**WHAT TO PRODUCE**
Nothing but the lines from the one containing "6_report | 1950 | 3060 | 3070" through the one containing "(Power assumes the", both included, should be given again, each exactly as written below.

**ENTRIES SUPPLIED**
== Segment start ==

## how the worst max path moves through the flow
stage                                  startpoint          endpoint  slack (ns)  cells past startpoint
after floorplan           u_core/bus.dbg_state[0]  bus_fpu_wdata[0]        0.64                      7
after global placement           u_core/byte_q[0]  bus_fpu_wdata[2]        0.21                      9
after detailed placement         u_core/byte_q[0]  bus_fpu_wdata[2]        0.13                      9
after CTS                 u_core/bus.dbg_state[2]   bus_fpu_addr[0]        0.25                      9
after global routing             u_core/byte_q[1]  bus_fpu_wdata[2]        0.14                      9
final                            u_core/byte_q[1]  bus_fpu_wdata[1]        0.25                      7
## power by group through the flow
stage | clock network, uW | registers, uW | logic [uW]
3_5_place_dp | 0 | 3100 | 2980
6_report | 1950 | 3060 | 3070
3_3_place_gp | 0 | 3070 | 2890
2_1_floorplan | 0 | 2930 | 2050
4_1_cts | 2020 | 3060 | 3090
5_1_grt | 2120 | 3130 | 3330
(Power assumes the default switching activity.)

== Segment end ==
== Segment start ==

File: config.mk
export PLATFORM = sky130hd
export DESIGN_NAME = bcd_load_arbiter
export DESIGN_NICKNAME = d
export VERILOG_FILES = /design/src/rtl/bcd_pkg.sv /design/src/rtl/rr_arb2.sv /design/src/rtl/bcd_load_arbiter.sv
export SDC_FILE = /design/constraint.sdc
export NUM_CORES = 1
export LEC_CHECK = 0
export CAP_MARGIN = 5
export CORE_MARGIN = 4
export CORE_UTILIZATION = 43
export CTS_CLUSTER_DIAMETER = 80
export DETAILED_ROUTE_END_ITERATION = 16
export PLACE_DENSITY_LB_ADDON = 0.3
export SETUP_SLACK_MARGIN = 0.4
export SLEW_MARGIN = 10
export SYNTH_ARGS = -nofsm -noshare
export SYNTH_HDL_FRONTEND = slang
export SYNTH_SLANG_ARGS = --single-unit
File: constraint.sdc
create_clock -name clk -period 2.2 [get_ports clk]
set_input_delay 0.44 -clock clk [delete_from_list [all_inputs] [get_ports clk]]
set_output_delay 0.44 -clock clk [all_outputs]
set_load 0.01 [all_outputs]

== Segment end ==

**WRITTEN SOLUTION**
6_report | 1950 | 3060 | 3070
3_3_place_gp | 0 | 3070 | 2890
2_1_floorplan | 0 | 2930 | 2050
4_1_cts | 2020 | 3060 | 3090
5_1_grt | 2120 | 3130 | 3330
(Power assumes the default switching activity.)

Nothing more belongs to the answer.